Top of Study material

--- src/rtl/board_vga_renderer.sv ---
// Double-buffered 16x16 life board rendered as 640x480@60 VGA, cells CELL_PX square.
// Optional macro GRID_LINES_EN: draw 12'h444 on each cell's first pixel column and row.
module board_vga_renderer #(
  parameter int H_ACTIVE = 640,
  parameter int H_FP = 16,
  parameter int H_SYNC = 96,
  parameter int H_BP = 48,
  parameter int V_ACTIVE = 480,
  parameter int V_FP = 10,
  parameter int V_SYNC = 2,
  parameter int V_BP = 33,
  parameter int CELL_PX = 30,
  parameter int BOARD_X0 = 80,
  parameter int BOARD_Y0 = 0,
  parameter logic [11:0] ALIVE_RGB = 12'hFFF,
  parameter logic [11:0] DEAD_RGB = 12'h111,
  parameter logic [11:0] BG_RGB = 12'h000
) (
  input  logic         clk,
  input  logic         reset,
  input  logic         pix_ce,
  input  logic [255:0] board_in,
  input  logic         board_valid,
  output logic         board_ack,
  output logic         frame_start,
  output logic         hsync,
  output logic         vsync,
  output logic [11:0]  rgb
);

  localparam int H_TOTAL = H_ACTIVE + H_FP + H_SYNC + H_BP;
  localparam int V_TOTAL = V_ACTIVE + V_FP + V_SYNC + V_BP;
  localparam int HW = $clog2(H_TOTAL);
  localparam int VW = $clog2(V_TOTAL);
  localparam int SW = (CELL_PX > 1) ? $clog2(CELL_PX) : 1;

  logic [HW-1:0] h_cnt, h_next;
  logic [VW-1:0] v_cnt, v_next;
  logic          h_last, v_last;

  logic [3:0]    col, row;
  logic [SW-1:0] sub_x, sub_y;
  logic          x_in, y_in;

  logic [255:0]  shadow, display;
  logic          pending, promote;

  logic          active, in_board;
  logic          hs_n, vs_n;
  logic [11:0]   pix_rgb;

  always_comb begin
    h_last = (h_cnt == HW'(H_TOTAL - 1));
    v_last = (v_cnt == VW'(V_TOTAL - 1));
    h_next = h_last ? '0 : h_cnt + 1'b1;
    v_next = v_cnt;
    if (h_last)
      v_next = v_last ? '0 : v_cnt + 1'b1;
  end

  always_ff @(posedge clk or posedge reset) begin
    if (reset) begin
      h_cnt <= '0;
      v_cnt <= '0;
    end else if (pix_ce) begin
      h_cnt <= h_next;
      v_cnt <= v_next;
    end
  end

  // Cell address counters track the pixel currently at (h_cnt, v_cnt).
  always_ff @(posedge clk or posedge reset) begin
    if (reset) begin
      col   <= '0;
      sub_x <= '0;
      x_in  <= 1'b0;
    end else if (pix_ce) begin
      if (h_next == HW'(BOARD_X0)) begin
        col   <= '0;
        sub_x <= '0;
        x_in  <= 1'b1;
      end else if (sub_x == SW'(CELL_PX - 1)) begin
        sub_x <= '0;
        col   <= col + 4'd1;
        if (col == 4'd15)
          x_in <= 1'b0;
      end else begin
        sub_x <= sub_x + 1'b1;
      end
    end
  end

  always_ff @(posedge clk or posedge reset) begin
    if (reset) begin
      row   <= '0;
      sub_y <= '0;
      y_in  <= (BOARD_Y0 == 0);
    end else if (pix_ce && h_last) begin
      if (v_next == VW'(BOARD_Y0)) begin
        row   <= '0;
        sub_y <= '0;
        y_in  <= 1'b1;
      end else if (sub_y == SW'(CELL_PX - 1)) begin
        sub_y <= '0;
        row   <= row + 4'd1;
        if (row == 4'd15)
          y_in <= 1'b0;
      end else begin
        sub_y <= sub_y + 1'b1;
      end
    end
  end

  always_comb begin
    active   = (h_cnt < HW'(H_ACTIVE)) && (v_cnt < VW'(V_ACTIVE));
    in_board = x_in && y_in;
    hs_n = !((h_cnt >= HW'(H_ACTIVE + H_FP)) &&
             (h_cnt < HW'(H_ACTIVE + H_FP + H_SYNC)));
    vs_n = !((v_cnt >= VW'(V_ACTIVE + V_FP)) &&
             (v_cnt < VW'(V_ACTIVE + V_FP + V_SYNC)));
    pix_rgb = 12'h000;
    if (active) begin
      if (in_board)
        pix_rgb = display[{row, col}] ? ALIVE_RGB : DEAD_RGB;
      else
        pix_rgb = BG_RGB;
`ifdef GRID_LINES_EN
      if (in_board && (sub_x == '0 || sub_y == '0))
        pix_rgb = 12'h444;
`endif
    end
  end

  always_ff @(posedge clk or posedge reset) begin
    if (reset) begin
      hsync       <= 1'b1;
      vsync       <= 1'b1;
      rgb         <= 12'h000;
      frame_start <= 1'b0;
    end else begin
      frame_start <= pix_ce && (h_cnt == '0) && (v_cnt == '0);
      if (pix_ce) begin
        hsync <= hs_n;
        vsync <= vs_n;
        rgb   <= pix_rgb;
      end
    end
  end

  // Swap only at the start of vblank so a frame never mixes generations.
  assign promote = pix_ce && pending && (h_cnt == '0) &&
                   (v_cnt == VW'(V_ACTIVE));

  always_ff @(posedge clk or posedge reset) begin
    if (reset) begin
      shadow    <= '0;
      display   <= '0;
      pending   <= 1'b0;
      board_ack <= 1'b0;
    end else begin
      board_ack <= promote;
      if (promote)
        display <= shadow;
      if (board_valid) begin
        shadow  <= board_in;
        pending <= 1'b1;
      end else if (promote) begin
        pending <= 1'b0;
      end
    end
  end

endmodule

--- config.mk ---
export PLATFORM = sky130hd
export DESIGN_NAME = board_vga_renderer
export DESIGN_NICKNAME = d
export VERILOG_FILES = /design/src/rtl/board_vga_renderer.sv
export SDC_FILE = /design/constraint.sdc
export NUM_CORES = 1
export LEC_CHECK = 0
export ABC_AREA = 1
export BUFFER_PORTS_ARGS = -buffer_cell sky130_fd_sc_hd__buf_4
export CAP_MARGIN = 20
export CORE_ASPECT_RATIO = 0.8
export CORE_MARGIN = 2
export CORE_UTILIZATION = 40
export DETAILED_ROUTE_END_ITERATION = 10
export PLACE_DENSITY = 0.69
export REMOVE_ABC_BUFFERS = 1
export SYNTH_ARGS = -nofsm -noshare
export SYNTH_HDL_FRONTEND = slang
export SYNTH_SLANG_ARGS = --single-unit
export TNS_END_PERCENT = 30
--- constraint.sdc ---
create_clock -name clk -period 45.6 [get_ports clk]
set_input_delay 13.68 -clock clk [delete_from_list [all_inputs] [get_ports clk]]
set_output_delay 13.68 -clock clk [all_outputs]
set_load 0.05 [all_outputs]
==> metrics.csv, run 1 <==
stage,metric,value,unit
status,outcome,"complete, no violations",
cts,setup bufs post-CTS,0,
critical_path,kind of end point of the critical path,flip-flop,
global_routing,first-pass GRT wire length,99920,um
die,die area,62560,um^2
cells_and_area,most frequent cells in the layout,"nand2_1, dfrtp_1, o21ai_0, inv_1, buf_4",
timing,Setup Viol. Count Final,0,
global_routing,vias in the first global route,18448,
logic_synthesis,cells after synthesis,2905,
cts,clock buffer count from CTS,56,
global_routing,initial antenna violation count,1,
die,Starting Density,0.4054,
cells_and_area,# diodes,0,
timing,Max-slew headroom,0.1898,
critical_path,CP dominant cell by count,buf_4,
timing,Max Clock Freq,64.06,MHz
power,P_leak,14.00,nW
cells_and_area,Area growth syn-to-layout,17.78,%
timing,Hold Slack,463.7,ps
drt,Avg WL per Cell,15.85,um
logic_synthesis,sequential area share after synthesis,0.5775,
timing,post-route clock period utilization,0.3423,
critical_path,critical path arrival,16060,ps
drt,vias,19100,
critical_path,critical path data required time,46050,ps
timing,max-slew violations,0,
timing,RSZ-0062 raised after global routing,no,
critical_path,Slowest cell on crit path,buf_4,
logic_synthesis,Post-synth EDFFs,0,
die,I/O pin total,276,
critical_path,Startpoint Class,input pin,
die,core area,59760,um^2
drt,Total Routed Length,61830,um
place,dpl hpwl,39050,um
die,overall die height,224.1,um
global_routing,Tot GR Track Use,0.2005,
logic_synthesis,#FFs+latches synth,559,
drt,"antenna viol nets, final",0,
drt,initial DRC count,1898,
logic_synthesis,Post-synth ARST share,1.000,
global_routing,largest net degree at the start of global routing,223,
timing,post-layout min period,15610,ps
timing,final hold violation count,0,
cts,clock root buffer,clkbuf_16,
worst_hold_path,Worst Hold Class,reg2reg,
die,row count,80,
place,gpl congestion,0.8453,
cts,clk buf depth,3,
critical_path,largest stage delay on the critical path,730,ps
drt,vias per inst,4.896,
timing,Worst Tran Pin Value,1215,ps
timing,clk_skew,15.61,ps
timing,setup TNS,0,ps
logic_synthesis,synthesized area,24230,um^2
cells_and_area,layout cells sized above 1,0.1361,
cells_and_area,"commonest non-fill, non-tap cell in the layout",nand2_1,
logic_synthesis,"Distinct cells, synth",37,
cts,clk_lat worst skew,610,ps
critical_path,crit-path cells,"buf_8, buf_4, buf_4, o21ai_0",
power,Pwr Density,40.57,nW/um^2
cts,post-CTS sizing,0,
cts,"Hold-fix buffers, CTS",0,
critical_path,Crit Path Max Fanout,198,
logic_synthesis,Synth Warn #,0,
place,# port buffers,275,
critical_path,crit path kind,in2reg,
die,Die Span X,279.2,um
global_routing,grt total ovfl,0,
drt,first drt pass iteration count,7,
cts,CTS tree,done,
cts,Worst-path clk slew,60,ps
critical_path,register-to-register setup slack,41960,ps
cts,H-tree depth,2,
cells_and_area,final net count,3346,
logic_synthesis,Synth Area per Inst,8.340,um^2
cells_and_area,Layout fillers,5661,
drt,DR DRC count,0,
power,worst vdd ir,0.03286,mV
logic_synthesis,Most used DFF post-synth,dfrtp_1,
run,Max-Cap Viols,0,
cts,CTS Sinks,559,
sequential cells by signal, indices dropped and copies added, names as in the netlist:
signal       count
x_in             1
row              4
y_in             1
col              4
shadow         256
sub_y            5
board_ack        1
vsync            1
v_cnt           10
h_cnt           10
display        256
rgb              2
frame_start      1
hsync            1
sub_x            5
pending          1
cell usage after synthesis, types with 3 or more instances:
| cell type | number | area [um^2] |
|---|---|---|
| ha_1 | 10 | 125.1 |
| nor2_2 | 3 | 18.77 |
| inv_1 | 303 | 1137 |
| clkbuf_1 | 89 | 334.1 |
| nand2_1 | 978 | 3671 |
| nor2_1 | 41 | 153.9 |
| nor3_1 | 6 | 30.03 |
| o21ai_0 | 312 | 1562 |
| nand4_1 | 16 | 100.1 |
| o21ai_1 | 239 | 1196 |
| nand3_1 | 179 | 895.9 |
| dfstp_2 | 3 | 78.83 |
| xor2_1 | 9 | 78.83 |
| buf_4 | 10 | 75.07 |
| buf_1 | 6 | 22.52 |
| nor2_4 | 3 | 33.78 |
| nand2_2 | 5 | 31.28 |
| inv_2 | 7 | 26.28 |
| buf_2 | 73 | 365.4 |
| a21oi_1 | 33 | 165.2 |
| dfrtp_1 | 556 | 13910 |
| nand2_4 | 3 | 33.78 |
| o22ai_1 | 3 | 18.77 |
metal layers:
layer	vias to the layer above	routed length, um	track usage	share of wire
li1	9524	-	-	-
met1	8971	29890	0.2973	0.48
met2	511	26790	0.3040	0.43
met3	92	3869	0.03619	0.063
met4	2	1265	0.04995	0.020
met5	-	9	0	0.00015
cells by family after synthesis:
family	share of synthesized area
simple gates	0.2092
fa+ha+maj	0.005164
mux	0.0004132
compound gates	0.1231
buf+inv	0.08129
xor+xnor	0.003254
flops	0.5775
final timing paths:
kind / endpoint / startpoint / cells after the start
hold reg to reg: y_in / y_in / 2
max in group asynchronous: shadow[89] / reset / 4
setup reg to reg: rgb[10] / col[0] / 14
min in group asynchronous: shadow[146] / reset / 2
hold / removal: y_in / y_in / 2
setup / recovery: shadow[131] / board_valid / 4
worst max-delay path, delay by kind of cell:
kind | cells | cell delay [ps]
buffers and inverters | 3 | 1950
AOI/OAI and AO/OA | 1 | 200
stage by stage:
step / total power (W) / cell area (um^2) / setup slack [ps] / util / cells
detailed placement: 0.0006974 / 26660 / 29290 / 0.4461 / 3797
global placement: 0.0006949 / 26660 / 29330 / 0.4461 / 3797
global route: 0.001211 / 28530 / 29610 / 0.4775 / 3901
finish: 0.001158 / 28530 / 29990 / 0.4775 / 3901
floorplan: 0.0006257 / 23430 / 16290 / - / 2726
CTS: 0.001170 / 28530 / 29960 / 0.4775 / 3901
layout make-up:
class | instances | area, um^2 | share of cell area
sequential | 559 | 14000 | 0.4906
multi-input combinational | 1856 | 8277 | 0.2901
timing repair buffer | 292 | 2225 | 0.07796
clock buffer | 79 | 1619 | 0.05674
inverter | 311 | 1185 | 0.04152
tap | 779 | 974.7 | 0.03416
clock inverter | 25 | 256.5 | 0.008989
report_power, final:
part	internal, W	switching, W
sequential	0.000522	0.0000205
combinational	0.0000448	0.0000991
clock	0.000271	0.000200
(Power assumes the default switching activity.)
==> inputs of run 2 (changes only) <==
PLACE_DENSITY = 0.71   (was 0.69)
clock period = 13.3 ns   (was 45.6 ns; I/O delays follow)
==> run 2 against run 1 <==
Against the previous run:
- register-to-register slack lost 33000 ps
- highest routed layer is now met4
- clock power grew to 3.8 times the previous value
- sequential cell count stayed put
- via count up 0.87%
==> metrics.csv, run 2 (same netlist as run 1, synthesis figures left out) <==
stage,metric,value,unit,change
drt,Avg WL per Cell,15.97,um,was 15.85 um
die,row count,80,,unchanged
cells_and_area,most frequent cells in the layout,"nand2_1, dfrtp_1, o21ai_0, inv_1, buf_4",,unchanged
cells_and_area,layout cells sized above 1,0.1376,,was 0.1361
global_routing,Tot GR Track Use,0.2011,,was 0.2005
timing,Hold Slack,471.4,ps,was 463.7 ps
power,Pwr Density,144.2,nW/um^2,was 40.57 nW/um^2
timing,post-layout min period,6809,ps,
critical_path,critical path arrival,7320,ps,was 16060 ps
cts,clock root buffer,clkbuf_16,,unchanged
worst_hold_path,hold endpoint,y_in,,unchanged
drt,vias,19266,,was 19100
cells_and_area,final net count,3346,,unchanged
cts,clk_lat worst skew,610,ps,about the same
critical_path,critical path data required time,13810,ps,was 46050 ps
place,Area after DPL,26660,um^2,about the same
critical_path,register-to-register setup slack,9180,ps,was 41960 ps
power,Reg power frac,0.449,,was 0.469
die,core area,59760,um^2,unchanged
cts,setup bufs post-CTS,0,,unchanged
cts,clk buf depth,3,,unchanged
drt,initial DRC count,1580,,was 1898
cts,H-tree depth,2,,unchanged
critical_path,largest stage delay on the critical path,830,ps,was 730 ps
cts,Worst-path clk slew,70,ps,was 60 ps
timing,Setup Viol. Count Final,0,,unchanged
run,Max-Cap Viols,0,,unchanged
cells_and_area,area of the multi-input gates,8277,um^2,unchanged
timing,post-route clock period utilization,0.5120,,
cells_and_area,Top Registers,"display: 256 flops, shadow: 256 flops",,unchanged
timing,Max-slew headroom,0.2828,,was 0.1898
cts,"Hold-fix buffers, CTS",0,,unchanged
die,I/O pin total,276,,unchanged
die,Die Span X,279.2,um,unchanged
critical_path,Slowest cell on crit path,buf_4,,unchanged
drt,"antenna viol nets, final",0,,unchanged
power,Comb pwr share,0.119,,was 0.124
cells_and_area,"commonest non-fill, non-tap cell in the layout",nand2_1,,unchanged
power,Int Pwr,0.003051,W,was 0.0008381 W
cells_and_area,Layout fillers,5596,,was 5661
cts,post-CTS sizing,0,,unchanged
timing,final hold violation count,0,,unchanged
drt,vias per inst,4.935,,was 4.896
drt,Total Routed Length,62350,um,was 61830 um
drt,DR DRC count,0,,unchanged
cts,clock buffer count from CTS,56,,unchanged
power,Tot Pwr,0.004153,W,was 0.001158 W
cells_and_area,Final Instance Area,28810,um^2,was 28530 um^2
power,worst vdd ir,0.1200,mV,was 0.03286 mV
cells_and_area,Reg area,14000,um^2,unchanged
global_routing,vias in the first global route,18281,,was 18448
power,switching power,0.001102,W,was 0.0003195 W
timing,Worst Tran Pin Value,1074,ps,was 1215 ps
cells_and_area,Area growth syn-to-layout,18.92,%,was 17.78%
global_routing,grt total ovfl,0,,unchanged
critical_path,Crit Path Max Fanout,214,,was 198
critical_path,Worst R2R Start,v_cnt[0],,was col[0]
timing,RSZ-0062 raised after global routing,no,,unchanged
place,placed cell count,3796,,was 3797
worst_hold_path,Worst Hold Class,reg2reg,,unchanged
die,die area,62560,um^2,unchanged
global_routing,initial antenna violation count,1,,unchanged
critical_path,Reg-to-Reg End,display[253],,was rgb[10]
timing,Max Clock Freq,146.9,MHz,
global_routing,first-pass GRT wire length,100000,um,was 99920 um
cts,CTS Sinks,559,,unchanged
critical_path,Startpoint Class,input pin,,unchanged
critical_path,kind of end point of the critical path,flip-flop,,unchanged
place,# port buffers,275,,unchanged
drt,first drt pass iteration count,5,,was 7
cts,CTS tree,done,,unchanged
timing,setup TNS,0,ps,unchanged
critical_path,crit-path cells,"buf_4, nand3_1, nor2_1, nand3_1, nor3_4, inv_8, buf_4, buf_12, nand2_1, o21ai_1",,"was buf_8, buf_4, buf_4, o21ai_0"
power,P_leak,14.11,nW,was 14.00 nW
die,Starting Density,0.4054,,unchanged
critical_path,FF-to-FF path depth,11,,was 14
power,sw frac,0.2653,,was 0.2760
cells_and_area,fin cells,3904,,was 3901
place,dpl hpwl,38580,um,was 39050 um
timing,clk_skew,20.00,ps,was 15.61 ps
global_routing,largest net degree at the start of global routing,215,,was 223
status,outcome,"complete, no violations",,unchanged
power,clock share of power,0.432,,was 0.407
critical_path,crit path kind,in2reg,,unchanged
timing,max-slew violations,0,,unchanged
worst_hold_path,Hold Crit Depth,2,,unchanged
place,gpl congestion,0.8410,,was 0.8453
worst_hold_path,HP Start,y_in,,unchanged
die,overall die height,224.1,um,unchanged
-- run 2: metal layers --
layer	share of wire	vias to the layer above	routed length [um]	GRT usage
met5	0	-	0	0
met4	0.018	0	1120	0.05012
met3	0.057	79	3557	0.03056
met2	0.44	501	27130	0.3055
met1	0.49	9149	30540	0.3013
li1	-	9537	-	-
-- run 2: critical path: cells and delay by family --
kind / cells / cell delay [ps]
compound gates: 1 / 140
buf+inv: 4 / 2070
simple gates: 5 / 510
-- run 2: worst max path at each step --
stage	from	to	slack [ps]
CTS	pix_ce	display[253]	6690
finish	pix_ce	display[253]	6490
detailed placement	pix_ce	display[164]	6080
global route	pix_ce	display[250]	6250
global placement	pix_ce	display[122]	6170
floorplan	reset	board_ack	-6320
-- run 2: metrics by stage --
step	setup WS (ps)	utilization
global placement	6167	0.4462
global route	6249	0.4821
finish	6491	0.4821
detailed placement	6081	0.4462
CTS	6688	0.4817
floorplan	-6317	-
-- run 2: power groups by stage --
stage | Combinational [W] | Clock (W) | Sequential, W
floorplan | 0.000254 | 0 | 0.00189
global placement | 0.000493 | 0 | 0.00189
detailed placement | 0.000500 | 0 | 0.00190
CTS | 0.000502 | 0.00183 | 0.00186
global route | 0.000560 | 0.00190 | 0.00188
finish | 0.000493 | 0.00180 | 0.00186
-- run 2: layout make-up --
type / instances / area share
Clock buffer: 76 / 0.05620
Clock inverter: 30 / 0.01750
Sequential cell: 559 / 0.4859
Tap cell: 779 / 0.03383
Timing Repair Buffer: 292 / 0.07809
Antenna cell: 1 / 0.00008686
Inverter: 311 / 0.04113
Multi-Input combinational cell: 1856 / 0.2873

Bottom of Study material

→ **What to produce**
Return only the number of lines in the data above that hold the word "tree".

→ **Written answer**
4